To handle the relatively large number of pictures and relationships between them, I drew up a map of a set of nodes; each node had a number, and each picture taken from the node had a letter. Rather than write a huge number of web pages to handle all these, I wrote a simple template and then dealt with building the pages with a load of JavaScript. The downside of this is that it did very little for the overall accessibility of the site.

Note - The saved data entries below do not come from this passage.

<file path="config.mk">
export PLATFORM = sky130hd
export DESIGN_NAME = ipm_core
export DESIGN_NICKNAME = d
export VERILOG_FILES = /design/src/ipm_pkg.sv /design/src/ipm_sync.sv /design/src/ipm_edge.sv /design/src/ipm_core.sv
export VERILOG_INCLUDE_DIRS = /design/src
export SDC_FILE = /design/constraint.sdc
export NUM_CORES = 1
export LEC_CHECK = 0
export ABC_AREA = 0
export BUFFER_PORTS_ARGS = -buffer_cell sky130_fd_sc_hd__clkbuf_2
export CORE_UTILIZATION = 60
export CTS_CLUSTER_SIZE = 40
export DETAILED_ROUTE_END_ITERATION = 16
export PLACE_DENSITY = 0.77
export SLEW_MARGIN = 30
export SYNTH_ARGS = -nofsm -noshare
export SYNTH_HDL_FRONTEND = slang
export SYNTH_SLANG_ARGS = --single-unit
export TNS_END_PERCENT = 30
</file>
<file path="constraint.sdc">
create_clock -name i_core_clk -period 11.47 [get_ports i_core_clk]
set_input_delay 1.7205 -clock i_core_clk [delete_from_list [all_inputs] [get_ports i_core_clk]]
set_output_delay 1.7205 -clock i_core_clk [all_outputs]
set_load 0.01 [all_outputs]
</file>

I took further pictures, with which I planned to extend the tour, a few months before I left England. Nothing much happened then, until Easter 2006, when I had a blitz on the Stockland site and completely re-wrote the Tour mechanism.
Technical Stuff
The Tour, as it stands now, is created using a fairly simple Perl programme. Relations between pictures (forward, back, left, right, etc.), text and geospatial information are stored as metadata in a simple SQL database. This new methodology makes the Tour much easier to maintain, although it can still be tricky establishing the relationships between the pictures and working out what to write in the text!

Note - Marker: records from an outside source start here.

**src/core/fault_classifier_pkg.sv**
```systemverilog
// constants for the memory-access fault classifier: register map, status bit
// positions, configuration bits and exception kinds.
// assumes 32-bit words whose documented bit 0 is the most significant bit.
package fault_classifier_pkg;

  // ----------------------------------------------------------------
  // register map (byte addresses, one aligned word each)
  // ----------------------------------------------------------------
  localparam logic [5:0] reg_event_status = 6'h00;
  localparam logic [5:0] reg_event_mask = 6'h04;
  localparam logic [5:0] reg_hw_config = 6'h08;
  localparam logic [5:0] reg_control = 6'h0c;
  localparam logic [5:0] reg_saved_status = 6'h10;
  localparam logic [5:0] reg_data_fault = 6'h14;
  localparam logic [5:0] reg_fault_addr = 6'h18;
  localparam logic [5:0] reg_fault_kind = 6'h1c;

  localparam logic [31:0] word_zero = 32'h0000_0000;

  // ----------------------------------------------------------------
  // documented bit n of a word sits at index 31 - n
  // ----------------------------------------------------------------
  localparam int ssw_page_fault_bit = 31 - 1;
  localparam int ssw_exec_bit = 31 - 3;
  localparam int ssw_protect_bit = 31 - 4;
  localparam int dfs_ds_error_bit = 31 - 0;
  localparam int dfs_page_fault_bit = 31 - 1;
  localparam int dfs_protect_bit = 31 - 4;
  localparam int dfs_reserve_bit = 31 - 5;
  localparam int dfs_ext_ctrl_bit = 31 - 11;
  localparam int cfg_lock_a_bit = 31 - 18;
  localparam int cfg_lock_b_bit = 31 - 19;

  // control register: external control enable in bit index 0
  localparam int ctl_ext_enable_bit = 0;

  // ----------------------------------------------------------------
  // event status and mask layout
  // ----------------------------------------------------------------
  localparam int ev_width = 3;
  localparam int ev_inst_fault = 0;
  localparam int ev_data_fault = 1;
  localparam int ev_align_fault = 2;
  localparam logic [ev_width-1:0] ev_none = 3'h0;

  // reset values
  localparam logic [31:0] hw_config_reset = 32'h0000_0000;
  localparam logic control_ext_reset = 1'b0;

  // ----------------------------------------------------------------
  // exception chosen for one access
  // ----------------------------------------------------------------
  typedef enum logic [1:0] {
    kind_none = 2'h0,
    kind_inst = 2'h1,
    kind_data = 2'h2,
    kind_align = 2'h3
  } fault_kind_t;

  // bus slave states
  typedef enum logic [1:0] {
    bus_idle = 2'h1,
    bus_answer = 2'h2
  } bus_state_t;

endpackage

```
**src/core/mmu_fault_classifier.sv**
```systemverilog
// memory-access fault classifier: turns translation, protection and access
// attributes of one fetch or data access into one exception with status bits.
// assumes the core presents at most one access per cycle as a one-cycle pulse
// with all attributes valid in that cycle; registers over avalon-mm.
//
// Operation
// [RQ1] fetch without page or block match: inst fault
// [RQ2] data without page or block match: data fault
// [RQ3] block protection violation: fault, status bit 4
// [RQ4] page protection violation: fault, status bit 4
// [RQ5] fetch from no-execute segment: inst fault bit3
// [RQ6] fetch from direct-store segment: inst fault bit3
// [RQ7] guarded fetch, translation on: inst fault bit3
// [RQ8] data translation off: only alignment faults
// [RQ9] zero-block to write-through/inhibited: alignment fault
// [RQ10] zero-block with cache locked: alignment fault
// [RQ11] reservation op to write-through: data fault bit5
// [RQ12] reservation/external op to direct-store: bit5
// [RQ13] float access to direct-store: alignment fault
// [RQ14] direct-store bus error: data fault bit0
// [RQ15] external op while disabled: data fault bit11
// [RQ16] multiple/string in little-endian: alignment fault
// [RQ17] misaligned operand, translation on: alignment fault
// [RQ18] save failing instruction address per fault
// [RQ19] one exception per access, only its bits
//
// Decided for this implementation: the register addresses and register access over Avalon-MM.
`timescale 1ns/1ns

module mmu_fault_classifier (
  // clock and reset
  input wire logic mclk,
  input wire logic reset_n,
  // access request from fetch and load/store
  input wire logic access_valid,
  input wire logic access_is_fetch,
  input wire logic [31:0] access_inst_addr,
  // machine state
  input wire logic instruction_translation_enable,
  input wire logic data_translation_enable,
  input wire logic little_endian_mode,
  // translation outcome
  input wire logic block_hit,
  input wire logic page_found,
  input wire logic block_protect_violation,
  input wire logic page_protect_violation,
  input wire logic no_execute_bit,
  input wire logic direct_store_select,
  input wire logic block_guarded_bit,
  input wire logic page_guarded_bit,
  input wire logic write_through,
  input wire logic cache_inhibited,
  // access class
  input wire logic op_cache_zero,
  input wire logic op_reservation,
  input wire logic op_ext_control,
  input wire logic op_float,
  input wire logic op_multi_string,
  input wire logic operand_misaligned,
  input wire logic direct_store_error,
  // fault report to the exception logic
  output logic fault_valid,
  output logic instruction_storage_fault,
  output logic data_storage_fault,
  output logic alignment_fault,
  output logic [31:0] saved_status_word,
  output logic [31:0] data_fault_status,
  output logic [31:0] fault_inst_addr,
  // avalon-mm slave
  input wire logic [5:0] avs_address,
  input wire logic avs_read,
  input wire logic avs_write,
  input wire logic [31:0] avs_writedata,
  input wire logic [3:0] avs_byteenable,
  output logic [31:0] avs_readdata,
  output logic avs_waitrequest,
  // interrupt
  output logic irq
);

  // ----------------------------------------------------------------
  // software state
  // ----------------------------------------------------------------
  logic [31:0] hw_config_q;
  logic ext_enable_q;
  logic [fault_classifier_pkg::ev_width-1:0] ev_status_q;
  logic [fault_classifier_pkg::ev_width-1:0] ev_status_d;
  logic [fault_classifier_pkg::ev_width-1:0] ev_mask_q;

  wire cache_locked = hw_config_q[fault_classifier_pkg::cfg_lock_a_bit]
                    & hw_config_q[fault_classifier_pkg::cfg_lock_b_bit];

  // ----------------------------------------------------------------
  // instruction fetch classification
  // ----------------------------------------------------------------
  // real mode fetches never fault here; block entries override segments
  wire i_xlate = access_is_fetch & instruction_translation_enable;
  wire i_seg = i_xlate & ~block_hit;
  wire i_miss = i_seg & ~direct_store_select & ~page_found; // [RQ1]
  wire i_block_prot = i_xlate & block_hit & block_protect_violation; // [RQ3]
  wire i_page_prot = i_seg & ~direct_store_select & page_found
                   & page_protect_violation; // [RQ4]
  wire i_noexec = i_seg & no_execute_bit; // [RQ5]
  wire i_dstore = i_seg & direct_store_select; // [RQ6]
  wire i_guard = (i_xlate & block_hit & block_guarded_bit)
               | (i_seg & ~direct_store_select & page_found
                  & page_guarded_bit); // [RQ7]
  wire i_exec = i_noexec | i_dstore | i_guard;
  wire i_prot = i_block_prot | i_page_prot;
  wire i_any = i_miss | i_exec | i_prot;

  // ----------------------------------------------------------------
  // data access classification
  // ----------------------------------------------------------------
  wire d_acc = ~access_is_fetch;
  // every check except alignment needs data translation on
  wire d_xlate = d_acc & data_translation_enable; // [RQ8]
  wire d_seg = d_xlate & ~block_hit;
  wire d_ds = d_seg & direct_store_select;
  wire d_wt = d_xlate & write_through;

  // alignment causes; zero-block attribute and float checks need translation
  wire a_zero_attr = d_xlate & op_cache_zero
                   & (write_through | cache_inhibited); // [RQ9]
  wire a_zero_lock = d_acc & op_cache_zero & cache_locked; // [RQ10]
  wire a_float_ds = d_ds & op_float; // [RQ13]
  wire a_le_multi = d_acc & op_multi_string & little_endian_mode; // [RQ16]
  wire a_misalign = d_xlate & operand_misaligned; // [RQ17]
  wire a_any = a_zero_attr | a_zero_lock | a_float_ds | a_le_multi | a_misalign;

  // data-storage causes
  wire d_miss = d_seg & ~direct_store_select & ~page_found; // [RQ2]
  wire d_block_prot = d_xlate & block_hit & block_protect_violation; // [RQ3]
  wire d_page_prot = d_seg & ~direct_store_select & page_found
                   & page_protect_violation; // [RQ4]
  wire d_resv_wt = d_wt & op_reservation; // [RQ11]
  wire d_resv_ds = d_ds & (op_reservation | op_ext_control); // [RQ12]
  wire d_ds_err = d_ds & direct_store_error; // [RQ14]
  wire d_ext_off = d_xlate & op_ext_control & ~ext_enable_q; // [RQ15]
  wire d_any = d_miss | d_block_prot | d_page_prot | d_resv_wt | d_resv_ds
             | d_ds_err | d_ext_off;

  // ----------------------------------------------------------------
  // single exception selection
  // ----------------------------------------------------------------
  // alignment outranks data storage: the access never reaches translation
  wire sel_inst = access_valid & i_any; // [RQ19]
  wire sel_align = access_valid & a_any; // [RQ19]
  wire sel_data = access_valid & d_any & ~a_any; // [RQ19]
  wire sel_any = sel_inst | sel_align | sel_data;

  logic [31:0] ssw_bits;
  logic [31:0] dfs_bits;

  always_comb begin
    ssw_bits = fault_classifier_pkg::word_zero;
    dfs_bits = fault_classifier_pkg::word_zero;
    if (sel_inst) begin
      ssw_bits[fault_classifier_pkg::ssw_page_fault_bit] = i_miss; // [RQ1]
      ssw_bits[fault_classifier_pkg::ssw_protect_bit] = i_prot; // [RQ3] [RQ4]
      ssw_bits[fault_classifier_pkg::ssw_exec_bit] = i_exec; // [RQ5] [RQ6] [RQ7]
    end
    if (sel_data) begin
      dfs_bits[fault_classifier_pkg::dfs_page_fault_bit] = d_miss; // [RQ2]
      dfs_bits[fault_classifier_pkg::dfs_protect_bit] =
        d_block_prot | d_page_prot; // [RQ3] [RQ4]
      dfs_bits[fault_classifier_pkg::dfs_reserve_bit] =
        d_resv_wt | d_resv_ds; // [RQ11] [RQ12]
      dfs_bits[fault_classifier_pkg::dfs_ds_error_bit] = d_ds_err; // [RQ14]
      dfs_bits[fault_classifier_pkg::dfs_ext_ctrl_bit] = d_ext_off; // [RQ15]
    end
  end

  // plain vector: a conditional of enum constants is not an enum to strict tools
  wire [1:0] kind_d =
    sel_inst ? fault_classifier_pkg::kind_inst :
    sel_align ? fault_classifier_pkg::kind_align :
    sel_data ? fault_classifier_pkg::kind_data : fault_classifier_pkg::kind_none;

  // ----------------------------------------------------------------
  // fault report
  // ----------------------------------------------------------------
  logic [1:0] last_kind_q;

  always_ff @(posedge mclk or negedge reset_n) begin
    if (!reset_n) begin
      fault_valid <= 1'b0;
      instruction_storage_fault <= 1'b0;
      data_storage_fault <= 1'b0;
      alignment_fault <= 1'b0;
    end else begin
      fault_valid <= sel_any;
      instruction_storage_fault <= sel_inst;
      data_storage_fault <= sel_data;
      alignment_fault <= sel_align;
    end
  end

  // status words and address hold until the next fault
  always_ff @(posedge mclk or negedge reset_n) begin
    if (!reset_n) begin
      saved_status_word <= fault_classifier_pkg::word_zero;
      data_fault_status <= fault_classifier_pkg::word_zero;
      fault_inst_addr <= fault_classifier_pkg::word_zero;
      last_kind_q <= fault_classifier_pkg::kind_none;
    end else if (sel_any) begin
      saved_status_word <= ssw_bits;
      data_fault_status <= dfs_bits;
      fault_inst_addr <= access_inst_addr; // [RQ18]
      last_kind_q <= kind_d;
    end
  end

  // ----------------------------------------------------------------
  // avalon-mm slave: one wait cycle, then answer
  // ----------------------------------------------------------------
  fault_classifier_pkg::bus_state_t bus_q;
  fault_classifier_pkg::bus_state_t bus_d;

  wire bus_req = avs_read | avs_write;
  wire wr_commit = avs_write & (bus_q == fault_classifier_pkg::bus_answer);
  wire [3:0] lanes = avs_byteenable;
  wire [31:0] lane_mask = {{8{lanes[3]}}, {8{lanes[2]}}, {8{lanes[1]}}, {8{lanes[0]}}};

  always_comb begin
    case (bus_q)
      fault_classifier_pkg::bus_idle: begin
        bus_d = bus_req ? fault_classifier_pkg::bus_answer : fault_classifier_pkg::bus_idle;
      end
      fault_classifier_pkg::bus_answer: begin
        bus_d = fault_classifier_pkg::bus_idle;
      end
      default: begin
        bus_d = fault_classifier_pkg::bus_idle;
      end
    endcase
  end

  wire hit_status = avs_address == fault_classifier_pkg::reg_event_status;
  wire hit_mask = avs_address == fault_classifier_pkg::reg_event_mask;
  wire hit_config = avs_address == fault_classifier_pkg::reg_hw_config;
  wire hit_control = avs_address == fault_classifier_pkg::reg_control;
  wire hit_ssw = avs_address == fault_classifier_pkg::reg_saved_status;
  wire hit_dfs = avs_address == fault_classifier_pkg::reg_data_fault;
  wire hit_addr = avs_address == fault_classifier_pkg::reg_fault_addr;
  wire hit_kind = avs_address == fault_classifier_pkg::reg_fault_kind;

  wire [31:0] rd_word =
    hit_status ? {29'h0, ev_status_q} :
    hit_mask ? {29'h0, ev_mask_q} :
    hit_config ? hw_config_q :
    hit_control ? {31'h0, ext_enable_q} :
    hit_ssw ? saved_status_word :
    hit_dfs ? data_fault_status :
    hit_addr ? fault_inst_addr :
    hit_kind ? {30'h0, last_kind_q} : fault_classifier_pkg::word_zero;

  always_ff @(posedge mclk or negedge reset_n) begin
    if (!reset_n) begin
      bus_q <= fault_classifier_pkg::bus_idle;
      avs_waitrequest <= 1'b1;
      avs_readdata <= fault_classifier_pkg::word_zero;
    end else begin
      bus_q <= bus_d;
      avs_waitrequest <= (bus_d != fault_classifier_pkg::bus_answer);
      if (avs_read && bus_q == fault_classifier_pkg::bus_idle) begin
        avs_readdata <= rd_word;
      end
    end
  end

  // ----------------------------------------------------------------
  // writable registers
  // ----------------------------------------------------------------
  // partial writes merge by lane; single-bit fields follow lane 0
  always_ff @(posedge mclk or negedge reset_n) begin
    if (!reset_n) begin
      hw_config_q <= fault_classifier_pkg::hw_config_reset;
      ext_enable_q <= fault_classifier_pkg::control_ext_reset;
      ev_mask_q <= fault_classifier_pkg::ev_none;
    end else if (wr_commit) begin
      if (hit_config) begin
        hw_config_q <= (hw_config_q & ~lane_mask) | (avs_writedata & lane_mask);
      end
      if (hit_control && lanes[0]) begin
        ext_enable_q <= avs_writedata[fault_classifier_pkg::ctl_ext_enable_bit];
      end
      if (hit_mask && lanes[0]) begin
        ev_mask_q <= avs_writedata[fault_classifier_pkg::ev_width-1:0];
      end
    end
  end

  // ----------------------------------------------------------------
  // sticky events and interrupt
  // ----------------------------------------------------------------
  // a new fault in the clearing cycle survives: set is applied after clear
  wire [fault_classifier_pkg::ev_width-1:0] ev_set = {sel_align, sel_data, sel_inst};
  wire [fault_classifier_pkg::ev_width-1:0] ev_clr =
    (wr_commit && hit_status && lanes[0]) ?
    avs_writedata[fault_classifier_pkg::ev_width-1:0] : fault_classifier_pkg::ev_none;

  always_comb begin
    ev_status_d = (ev_status_q & ~ev_clr) | ev_set;
  end

  always_ff @(posedge mclk or negedge reset_n) begin
    if (!reset_n) begin
      ev_status_q <= fault_classifier_pkg::ev_none;
      irq <= 1'b0;
    end else begin
      ev_status_q <= ev_status_d;
      irq <= |(ev_status_d & ev_mask_q);
    end
  end

endmodule

```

The original Tour pages converted for insertion into the database using a few regular expressions (regexes); where would we be without them?
Hopefully, now that the tour appears as a set of 'normal' web pages, Google should be able to get its teeth into it and improve the indexing of the site. To this end, I have set up a re-write in the Apache web server configuration so that 'normal' URIs are used; once again, a benefit if you want the pages to be crawled by Google.
Lessons Learnt
Making sense of the relationships would have been much easier if I had planned the shots on paper before hand. Drawing up the relationships and then going out with a "shopping list" of photographs is probably the best way to go.
Carrying a GPS receiver for all the shots would have been good, as this would have allowed for more extensive collection of geospatial data which could be used to link the tour to a map. A digital camera that records GPS data as part of its EXIF metadata - now that would be really cool.
The Future
I still have material to add, that takes the visitor out of the village and along Groundhead Road, with a final view back towards the village and over towards Heathstock. That's for another day as there is an awful lot of metadata that needs to be written to make this come to pass.